The largest player in the TPP would obviously be the United States. President Obama is keen to push through the TPP within his term in office and cement his legacy after Obamacare and as the first black U.S. President. However this has met with tremendous resistance in the United States especially from trade unions such as AFL-CIO. These trade unions are aligned with influential Democrats in the president’s own party which made progress through the U.S. Congress and Senate especially difficult.
These trade unions are afraid that further liberalization of the U.S. economy would lead to job losses for Americans. The North American FTA (NAFTA) opened the markets between Canada, Mexico, and the United States on 1 January 1994. NAFTA was blamed for massive job losses in the United States which allowed Mexicans and Canadians to work in the U.S. In addition, cheaper imports from Mexico disrupted and made obsolete low value-added industries in the U.S.
This issued was resolved with the Trade Adjustment Assistance legislation which give greater benefits for workers who were negatively affected. Workers would receive allowances when they attended re-training if their jobs were replaced by imports. This extended the trade act of 1974 according to the US Department of Labour. This was seen as a necessary price for the TPP to pass through Senate.

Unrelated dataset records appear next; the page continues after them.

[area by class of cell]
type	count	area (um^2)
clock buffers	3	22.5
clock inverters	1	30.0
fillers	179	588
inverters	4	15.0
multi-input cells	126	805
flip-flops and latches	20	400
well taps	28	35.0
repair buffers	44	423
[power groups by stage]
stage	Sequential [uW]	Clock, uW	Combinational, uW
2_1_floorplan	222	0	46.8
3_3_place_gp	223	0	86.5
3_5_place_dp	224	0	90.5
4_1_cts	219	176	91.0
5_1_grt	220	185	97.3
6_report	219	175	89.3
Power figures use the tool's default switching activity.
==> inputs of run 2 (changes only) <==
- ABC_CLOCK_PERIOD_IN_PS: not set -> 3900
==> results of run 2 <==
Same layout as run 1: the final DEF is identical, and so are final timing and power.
File: config.mk
export PLATFORM = sky130hd
export DESIGN_NAME = sync_tp_ram_fifo_ctrl
export DESIGN_NICKNAME = d
export VERILOG_FILES = /design/src/rtl/sync_tp_ram_fifo_ctrl_pkg.sv /design/src/rtl/sync_tp_ram_fifo_obuf.sv /design/src/rtl/sync_tp_ram_fifo_ctrl.sv
export SDC_FILE = /design/constraint.sdc
export NUM_CORES = 1
export LEC_CHECK = 0
export BUFFER_PORTS_ARGS = -buffer_cell sky130_fd_sc_hd__buf_2
export CAP_MARGIN = 25
export CORE_MARGIN = 5
export CORE_UTILIZATION = 45
export CTS_CLUSTER_DIAMETER = 60
export DETAILED_ROUTE_END_ITERATION = 16
export GPL_TIMING_DRIVEN = 0
export PLACE_DENSITY = 0.79
export REMOVE_ABC_BUFFERS = 1
export SYNTH_ARGS = -nofsm -noshare
export SYNTH_HDL_FRONTEND = slang
export SYNTH_SLANG_ARGS = --single-unit
export TNS_END_PERCENT = 50
File: constraint.sdc
create_clock -name Clk_CI -period 8.15 [get_ports Clk_CI]
set_input_delay 0.4075 -clock Clk_CI [delete_from_list [all_inputs] [get_ports Clk_CI]]
set_output_delay 0.4075 -clock Clk_CI [all_outputs]
set_load 0.01 [all_outputs]
--- src/rtl/boid_render_scheduler.sv ---
// rtl/boid_render_scheduler.sv - frame render scheduler that scans boid positions into display RAM writes
//
// Purpose: on a refresh request, clears/swaps the display RAM, walks boid_sel over
// the active boids and emits one display write (data constant 1) per boid at
// address x + 640*y, one cycle after the boid is selected.
//
// Ports:
//   clock, reset      single clock, synchronous active-high reset
//   refresh_req       frame render request, sampled every cycle
//   num_boids         active boid count, latched (clamped to MAX_BOIDS) at render start
//   boid_x, boid_y    position of the boid addressed by boid_sel (combinational)
//   boid_sel          index of the boid being read, 0 outside the scan
//   ram_switch        one-cycle pulse at render start that clears/swaps the display RAM
//   disp_we/addr      display RAM write strobe and address
//   busy, done        render in progress / one-cycle end-of-render pulse
//   overrun_cnt       saturating count of requests that arrived while busy
//
// Configuration: define BOID_CLIP_EN to suppress writes for boids outside 640x480.

module boid_render_scheduler #(
  parameter int MAX_BOIDS  = 128,
  parameter int ADDR_WIDTH = 20
) (
  input  logic                         clock,
  input  logic                         reset,
  input  logic                         refresh_req,
  input  logic [$clog2(MAX_BOIDS):0]   num_boids,
  input  logic [9:0]                   boid_x,
  input  logic [8:0]                   boid_y,
  output logic [$clog2(MAX_BOIDS)-1:0] boid_sel,
  output logic                         ram_switch,
  output logic                         disp_we,
  output logic [ADDR_WIDTH-1:0]        disp_addr,
  output logic                         busy,
  output logic                         done,
  output logic [7:0]                   overrun_cnt
);

  localparam int SW = $clog2(MAX_BOIDS);
  localparam int NW = SW + 1;
  // 20 bits hold the largest possible x + 640*y; widen further only if the bus is wider.
  localparam int FW = (ADDR_WIDTH > 20) ? ADDR_WIDTH : 20;

  typedef enum logic [2:0] {
    ST_IDLE,
    ST_CLEAR,
    ST_SCAN,
    ST_DRAIN,
    ST_DONE
  } state_t;

  state_t              state_q;
  logic [NW-1:0]       n_q;
  logic [SW-1:0]       sel_q;
  logic                pending_q;
  logic                ram_switch_q;
  logic                disp_we_q;
  logic [ADDR_WIDTH-1:0] disp_addr_q;
  logic                busy_q;
  logic                done_q;
  logic [7:0]          overrun_q;

  logic [FW-1:0]       addr_full;
  logic                in_range;
  logic [NW-1:0]       n_clamped;
  logic                scan_last;
  logic [7:0]          overrun_d;

  // 640*y as shift-add, kept at full precision before truncation to the bus width.
  assign addr_full = (FW'(boid_y) << 9) + (FW'(boid_y) << 7) + FW'(boid_x);

`ifdef BOID_CLIP_EN
  assign in_range = (boid_x < 10'd640) && (boid_y < 9'd480);
`else
  assign in_range = 1'b1;
`endif

  assign n_clamped = (num_boids > NW'(MAX_BOIDS)) ? NW'(MAX_BOIDS) : num_boids;
  assign scan_last = ((NW'(sel_q) + NW'(1)) == n_q);
  assign overrun_d = (overrun_q == 8'hFF) ? overrun_q : overrun_q + 8'd1;

  always_ff @(posedge clock) begin
    if (reset) begin
      state_q      <= ST_IDLE;
      n_q          <= '0;
      sel_q        <= '0;
      pending_q    <= 1'b0;
      ram_switch_q <= 1'b0;
      disp_we_q    <= 1'b0;
      disp_addr_q  <= '0;
      busy_q       <= 1'b0;
      done_q       <= 1'b0;
      overrun_q    <= '0;
    end else begin
      ram_switch_q <= 1'b0;
      done_q       <= 1'b0;
      disp_we_q    <= 1'b0;

      // Write pipeline: the boid selected in a SCAN cycle is written in the next cycle,
      // so the last boid's write lands in DRAIN.
      if (state_q == ST_SCAN) begin
        disp_we_q   <= in_range;
        disp_addr_q <= addr_full[ADDR_WIDTH-1:0];
      end

      // Requests while busy (DONE included) collapse into one pending render.
      if (state_q != ST_IDLE && refresh_req) begin
        pending_q <= 1'b1;
        overrun_q <= overrun_d;
      end

      case (state_q)
        ST_IDLE: begin
          if (refresh_req || pending_q) begin
            n_q          <= n_clamped;
            pending_q    <= 1'b0;
            state_q      <= ST_CLEAR;
            ram_switch_q <= 1'b1;
            busy_q       <= 1'b1;
          end
        end
        ST_CLEAR: begin
          if (n_q != '0) begin
            state_q <= ST_SCAN;
          end else begin
            state_q <= ST_DONE;
            done_q  <= 1'b1;
          end
        end
        ST_SCAN: begin
          if (scan_last) begin
            state_q <= ST_DRAIN;
            sel_q   <= '0;
          end else begin
            sel_q <= sel_q + SW'(1);
          end
        end
        ST_DRAIN: begin
          state_q <= ST_DONE;
          done_q  <= 1'b1;
        end
        ST_DONE: begin
          state_q <= ST_IDLE;
          busy_q  <= 1'b0;
        end
        default: begin
          state_q <= ST_IDLE;
          sel_q   <= '0;
          busy_q  <= 1'b0;
        end
      endcase
    end
  end

  assign boid_sel    = sel_q;
  assign ram_switch  = ram_switch_q;
  assign disp_we     = disp_we_q;
  assign disp_addr   = disp_addr_q;
  assign busy        = busy_q;
  assign done        = done_q;
  assign overrun_cnt = overrun_q;

endmodule
==> src/rtl/xpmwrap_ram_port_ctrl.sv <==
// Request/response front end for one XPM RAM port: registered RAM drive, latency tracking, and
// an in-order response FIFO. Define XPMWRAP_RAM_PORT_CTRL_WR_ACK_EN to also acknowledge writes.
`timescale 1ns/1ps
module xpmwrap_ram_port_ctrl #(
  parameter int unsigned ADDR_WIDTH       = 6,
  parameter int unsigned DATA_WIDTH       = 32,
  parameter int unsigned BYTE_WRITE_WIDTH = 8,
  parameter int unsigned READ_LATENCY     = 2,
  parameter int unsigned RSP_FIFO_DEPTH   = 8,
  localparam int unsigned NB              = DATA_WIDTH / BYTE_WRITE_WIDTH
) (
  input  logic                  clka,
  input  logic                  rsta,
  input  logic                  req_valid,
  output logic                  req_ready,
  input  logic                  req_we,
  input  logic [ADDR_WIDTH-1:0] req_addr,
  input  logic [DATA_WIDTH-1:0] req_wdata,
  input  logic [NB-1:0]         req_be,
  output logic                  rsp_valid,
  input  logic                  rsp_ready,
  output logic [DATA_WIDTH-1:0] rsp_rdata,
  output logic                  rsp_wr,
  output logic                  ram_en,
  output logic [NB-1:0]         ram_we,
  output logic [ADDR_WIDTH-1:0] ram_addr,
  output logic [DATA_WIDTH-1:0] ram_din,
  output logic                  ram_regce,
  output logic                  ram_rst,
  input  logic [DATA_WIDTH-1:0] ram_dout
);

  localparam int unsigned PtrW = $clog2(RSP_FIFO_DEPTH);
  localparam int unsigned CntW = $clog2(RSP_FIFO_DEPTH + 1);
  localparam logic [CntW-1:0] Depth = CntW'(RSP_FIFO_DEPTH);

  logic                  en_q, en_d;
  logic [NB-1:0]         we_q, we_d;
  logic [ADDR_WIDTH-1:0] addr_q, addr_d;
  logic [DATA_WIDTH-1:0] din_q, din_d;
  logic                  iss_q, iss_d;
  logic [READ_LATENCY-1:0] pipe_q, pipe_d;
  logic [DATA_WIDTH-1:0] mem_q [RSP_FIFO_DEPTH];
  logic [DATA_WIDTH-1:0] mem_d [RSP_FIFO_DEPTH];
  logic [PtrW-1:0]       wptr_q, wptr_d, rptr_q, rptr_d;
  logic [CntW-1:0]       cnt_q, cnt_d;
  logic [CntW-1:0]       out_q, out_d;
`ifdef XPMWRAP_RAM_PORT_CTRL_WR_ACK_EN
  logic                      iss_wr_q, iss_wr_d;
  logic [READ_LATENCY-1:0]   pipe_wr_q, pipe_wr_d;
  logic [RSP_FIFO_DEPTH-1:0] memwr_q, memwr_d;
`endif

  logic accept, rsp_gen, push, pop;

  // Outstanding covers both in-flight reads and FIFO entries, so the FIFO can never overflow.
  assign req_ready = (out_q < Depth) && !rsta;
  assign accept    = req_valid && req_ready;
`ifdef XPMWRAP_RAM_PORT_CTRL_WR_ACK_EN
  assign rsp_gen   = accept;
`else
  assign rsp_gen   = accept && !req_we;
`endif
  assign push      = pipe_q[READ_LATENCY-1];
  assign rsp_valid = (cnt_q != '0);
  assign pop       = rsp_valid && rsp_ready;
  assign rsp_rdata = rsp_valid ? mem_q[rptr_q] : '0;
`ifdef XPMWRAP_RAM_PORT_CTRL_WR_ACK_EN
  assign rsp_wr    = rsp_valid && memwr_q[rptr_q];
`else
  assign rsp_wr    = 1'b0;
`endif

  assign ram_en    = en_q;
  assign ram_we    = we_q;
  assign ram_addr  = addr_q;
  assign ram_din   = din_q;
  assign ram_regce = 1'b1;
  assign ram_rst   = rsta;

  always_comb begin
    en_d   = accept;
    we_d   = (accept && req_we) ? req_be : '0;
    addr_d = accept ? req_addr : addr_q;
    din_d  = accept ? req_wdata : din_q;
    iss_d  = rsp_gen;

    // pipe bit 0 is set the cycle after the RAM sees the request; the last bit marks ram_dout valid
    pipe_d[0] = iss_q;
    for (int i = 1; i < READ_LATENCY; i++) pipe_d[i] = pipe_q[i-1];

    mem_d  = mem_q;
    wptr_d = wptr_q;
    rptr_d = rptr_q;
    cnt_d  = cnt_q;
    out_d  = out_q;
    if (push) begin
      mem_d[wptr_q] = ram_dout;
      wptr_d        = wptr_q + 1'b1;
    end
`ifdef XPMWRAP_RAM_PORT_CTRL_WR_ACK_EN
    iss_wr_d     = accept && req_we;
    pipe_wr_d[0] = iss_wr_q;
    for (int i = 1; i < READ_LATENCY; i++) pipe_wr_d[i] = pipe_wr_q[i-1];
    memwr_d = memwr_q;
    if (push) begin
      memwr_d[wptr_q] = pipe_wr_q[READ_LATENCY-1];
      if (pipe_wr_q[READ_LATENCY-1]) mem_d[wptr_q] = '0;
    end
`endif
    if (pop) rptr_d = rptr_q + 1'b1;

    case ({push, pop})
      2'b10:   cnt_d = cnt_q + 1'b1;
      2'b01:   cnt_d = cnt_q - 1'b1;
      default: cnt_d = cnt_q;
    endcase
    case ({rsp_gen, pop})
      2'b10:   out_d = out_q + 1'b1;
      2'b01:   out_d = out_q - 1'b1;
      default: out_d = out_q;
    endcase
  end

  always_ff @(posedge clka) begin
    if (rsta) begin
      en_q   <= 1'b0;
      we_q   <= '0;
      addr_q <= '0;
      din_q  <= '0;
      iss_q  <= 1'b0;
      pipe_q <= '0;
      mem_q  <= '{default: '0};
      wptr_q <= '0;
      rptr_q <= '0;
      cnt_q  <= '0;
      out_q  <= '0;
`ifdef XPMWRAP_RAM_PORT_CTRL_WR_ACK_EN
      iss_wr_q  <= 1'b0;
      pipe_wr_q <= '0;
      memwr_q   <= '0;
`endif
    end else begin
      en_q   <= en_d;
      we_q   <= we_d;
      addr_q <= addr_d;
      din_q  <= din_d;
      iss_q  <= iss_d;
      pipe_q <= pipe_d;
      mem_q  <= mem_d;
      wptr_q <= wptr_d;
      rptr_q <= rptr_d;
      cnt_q  <= cnt_d;
      out_q  <= out_d;
`ifdef XPMWRAP_RAM_PORT_CTRL_WR_ACK_EN
      iss_wr_q  <= iss_wr_d;
      pipe_wr_q <= pipe_wr_d;
      memwr_q   <= memwr_d;
`endif
    end
  end

endmodule
**src/rtl/stream_rr_arbiter_pkg.sv**
```systemverilog
// Shared definitions for the stream round-robin arbiter: FSM state encoding
// and the default sizing constants used by the interface, picker and top.
package stream_arb_pkg;

  // Default number of requester streams (legal range 2..8).
  localparam int DEF_NUM_REQ    = 4;
  // Default width of one data word.
  localparam int DEF_DATA_WIDTH = 9;
  // Default words per grant; matches the downstream deaggregator fetch width.
  localparam int DEF_BURST_LEN  = 4;

  // Arbiter FSM: IDLE looks for a new owner, BURST forwards the owner's words.
  typedef enum logic {
    IDLE  = 1'b0,
    BURST = 1'b1
  } arb_state_e;

  // Width of the beat counter, able to hold 0..burst_len.
  function automatic int beat_cnt_width(input int burst_len);
    return $clog2(burst_len + 1);
  endfunction

endpackage

```
**src/rtl/stream_rr_arbiter_if.sv**
```systemverilog
// Stream handshake bundle between the requester FIFOs, the arbiter and the
// shared receiver FIFO. The master modport is the arbiter's view; the slave
// modport is the view of the surrounding FIFOs.
interface stream_rr_arbiter_if
  import stream_arb_pkg::*;
#(
  parameter int NUM_REQ    = DEF_NUM_REQ,
  parameter int DATA_WIDTH = DEF_DATA_WIDTH
) ();

  // Requester side: one data word and one "not empty" flag per requester.
  logic [NUM_REQ*DATA_WIDTH-1:0] req_data;
  logic [NUM_REQ-1:0]            req_empty_n;
  logic [NUM_REQ-1:0]            req_deq;

  // Receiver side: a single write port into the shared FIFO.
  logic [DATA_WIDTH-1:0]         receiver_data;
  logic                          receiver_full_n;
  logic                          receiver_enq;

  modport master (
    input  req_data,
    input  req_empty_n,
    output req_deq,
    output receiver_data,
    input  receiver_full_n,
    output receiver_enq
  );

  modport slave (
    output req_data,
    output req_empty_n,
    input  req_deq,
    input  receiver_data,
    output receiver_full_n,
    input  receiver_enq
  );

endinterface

```
**src/rtl/stream_rr_arbiter_picker.sv**
```systemverilog
// Rotating-priority search: finds the first set request bit starting one
// position above the last grant and wrapping around. Purely combinational.
module rr_priority_picker
  import stream_arb_pkg::*;
#(
  parameter int NUM_REQ = DEF_NUM_REQ
) (
  input  logic [NUM_REQ-1:0]         req,
  input  logic [$clog2(NUM_REQ)-1:0] last_grant,
  output logic                       valid,
  output logic [$clog2(NUM_REQ)-1:0] index
);

  localparam int IDX_W = $clog2(NUM_REQ);

  logic [IDX_W-1:0] cand;

  // Walk the candidates from farthest to nearest so the nearest hit wins.
  always_comb begin
    valid = 1'b0;
    index = '0;
    cand  = '0;
    for (int k = NUM_REQ; k >= 1; k--) begin
      cand = IDX_W'((int'(last_grant) + k) % NUM_REQ);
      if (req[cand]) begin
        valid = 1'b1;
        index = cand;
      end
    end
  end

endmodule

```
**src/rtl/stream_rr_arbiter.sv**
```systemverilog
// Round-robin stream arbiter: grants one requester at a time for a fixed
// burst of words into a shared FIFO. No data storage: the word path is a
// combinational mux from the owner's requester slice to the receiver.
module stream_rr_arbiter
  import stream_arb_pkg::*;
#(
  parameter int NUM_REQ    = DEF_NUM_REQ,
  parameter int DATA_WIDTH = DEF_DATA_WIDTH,
  parameter int BURST_LEN  = DEF_BURST_LEN
) (
  input  logic                       clk,
  input  logic                       rst_n,
  input  logic                       enable,
  stream_rr_arbiter_if.master        bus,
  output logic [$clog2(NUM_REQ)-1:0] grant_id,
  output logic                       busy
);

  localparam int IDX_W = $clog2(NUM_REQ);
  localparam int CNT_W = beat_cnt_width(BURST_LEN);

  arb_state_e       state;
  arb_state_e       state_next;
  logic [IDX_W-1:0] last_grant;
  logic [CNT_W-1:0] beat_cnt;

  logic             pick_valid;
  logic [IDX_W-1:0] pick_index;
  logic             grant_now;
  logic             beat;
  logic             last_beat;

  rr_priority_picker #(
    .NUM_REQ (NUM_REQ)
  ) u_picker (
    .req        (bus.req_empty_n),
    .last_grant (last_grant),
    .valid      (pick_valid),
    .index      (pick_index)
  );

  // A grant is taken only from IDLE, only when enabled, and only on the
  // current cycle's request vector.
  assign grant_now = (state == IDLE) && enable && pick_valid;

  // A beat moves one word: owner has data and the receiver has room.
  assign beat      = (state == BURST) && bus.req_empty_n[grant_id] && bus.receiver_full_n;
  assign last_beat = (beat_cnt == CNT_W'(BURST_LEN - 1));

  // State register; reset drops any burst in progress.
  always_ff @(posedge clk or negedge rst_n) begin
    if (!rst_n) begin
      state <= IDLE;
    end else begin
      state <= state_next;
    end
  end

  // Next-state logic: enable gates only new grants, never a running burst.
  always_comb begin
    state_next = state;
    unique case (state)
      IDLE: begin
        if (grant_now) begin
          state_next = BURST;
        end
      end
      BURST: begin
        if (beat && last_beat) begin
          state_next = IDLE;
        end
      end
      default: state_next = IDLE;
    endcase
  end

  // Owner, rotation pointer and beat counter; last_grant resets to the top
  // requester so requester 0 is searched first.
  always_ff @(posedge clk or negedge rst_n) begin
    if (!rst_n) begin
      grant_id   <= '0;
      last_grant <= IDX_W'(NUM_REQ - 1);
      beat_cnt   <= '0;
    end else if (grant_now) begin
      grant_id   <= pick_index;
      last_grant <= pick_index;
      beat_cnt   <= '0;
    end else if (beat) begin
      if (last_beat) begin
        beat_cnt <= '0;
      end else begin
        beat_cnt <= beat_cnt + CNT_W'(1);
      end
    end
  end

  // Strobes and data are driven only in BURST, so everything reads 0 in IDLE
  // and while reset holds the state in IDLE.
  always_comb begin
    bus.req_deq       = '0;
    bus.receiver_enq  = 1'b0;
    bus.receiver_data = '0;
    busy              = 1'b0;
    if (state == BURST) begin
      busy                  = 1'b1;
      bus.receiver_enq      = beat;
      bus.req_deq[grant_id] = beat;
      bus.receiver_data     = bus.req_data[grant_id*DATA_WIDTH +: DATA_WIDTH];
    end
  end

endmodule
```
**src/flat_wrapper.sv**
```systemverilog
// flat-port wrapper written by rule: the top's interface ports become plain ports
module stream_rr_arbiter_flat import stream_arb_pkg::*;
#(
  parameter int NUM_REQ    = DEF_NUM_REQ,
  parameter int DATA_WIDTH = DEF_DATA_WIDTH,
  parameter int BURST_LEN  = DEF_BURST_LEN
)
  (clk, rst_n, enable, grant_id, busy, bus_req_data, bus_req_empty_n, bus_req_deq, bus_receiver_data, bus_receiver_full_n, bus_receiver_enq);
  stream_rr_arbiter_if #(.NUM_REQ(NUM_REQ), .DATA_WIDTH(DATA_WIDTH)) bus_i ();
  input  logic clk;
  input  logic rst_n;
  input  logic enable;
  output logic [$clog2(NUM_REQ)-1:0] grant_id;
  output logic busy;
  input wire logic [$bits(bus_i.req_data)-1:0] bus_req_data;
  input wire logic [$bits(bus_i.req_empty_n)-1:0] bus_req_empty_n;
  output wire logic [$bits(bus_i.req_deq)-1:0] bus_req_deq;
  output wire logic [$bits(bus_i.receiver_data)-1:0] bus_receiver_data;
  input wire logic [$bits(bus_i.receiver_full_n)-1:0] bus_receiver_full_n;
  output wire logic [$bits(bus_i.receiver_enq)-1:0] bus_receiver_enq;
  assign bus_i.req_data = bus_req_data;
  assign bus_i.req_empty_n = bus_req_empty_n;
  assign bus_req_deq = bus_i.req_deq;
  assign bus_receiver_data = bus_i.receiver_data;
  assign bus_i.receiver_full_n = bus_receiver_full_n;
  assign bus_receiver_enq = bus_i.receiver_enq;
  stream_rr_arbiter #(.NUM_REQ(NUM_REQ), .DATA_WIDTH(DATA_WIDTH), .BURST_LEN(BURST_LEN)) u_core (.clk(clk), .rst_n(rst_n), .enable(enable), .bus(bus_i), .grant_id(grant_id), .busy(busy));
endmodule
```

On 24 June 2015, the U.S. Senate gave President Obama trade promotion authority with a 60-38 vote that will give him the power to negotiate the trade deal with the 11 countries involved for six years. Once the final deal is secured, the legislative branch can either vote to pass or drop it. They cannot change the contents of the agreement which made proper negotiations possible. The contents of the TPP negotiations are considered state secret so we can only see it once it is made public 60 days before the U.S. Congress and Senate are set to vote on it. This trade pact could easily drag beyond the current Obama administration but it is in Obama’s interest to get it done before January 2017.
If you need an example of how the free trade agreement has changed our lives in Singapore, consider Citibank. Due to the USSFTA which is concluded in May 2003, Citibank was granted the Qualifying Full Bank License in 2004 which allowed it to expand rapidly. Today Citibank is a widely-recognized banking brand in Singapore compared to the State Bank of India. Both are top banks in their respective countries but each has a different value perception in Singapore.
While the TPP has not yet come into realization yet, it is clear that it is coming to our shores within the next two years. There will be winners and losers when the TPP comes into effect and Singaporean companies will have to adapt to their new trade and business environment. Companies that can adjust well post-TPP will thrive and grab market share from those who cannot adapt. It is not unimaginable for entire industries to be obsoleted which happened to labour-intensive industries like furniture making in the 1970s and other manufacturing operations over the years.
Singapore is also developing itself as an international commercial arbitration centre which would benefit from the inevitable increase in disputes as trade becomes more international. The passage of the TPP would enhance Singapore’s role in this area and be bullish for its various service providers.
While the TPP still has a few roadblocks to navigate, the landmark agreement would increase trade and cooperation among all 12 nations involved in the deal. With increased global trade flowing through Singapore and the ensuing economic growth it brings, it bodes well for our nation that just celebrated fifty years of independence and was founded on the principle of free trade nearly two centuries ago.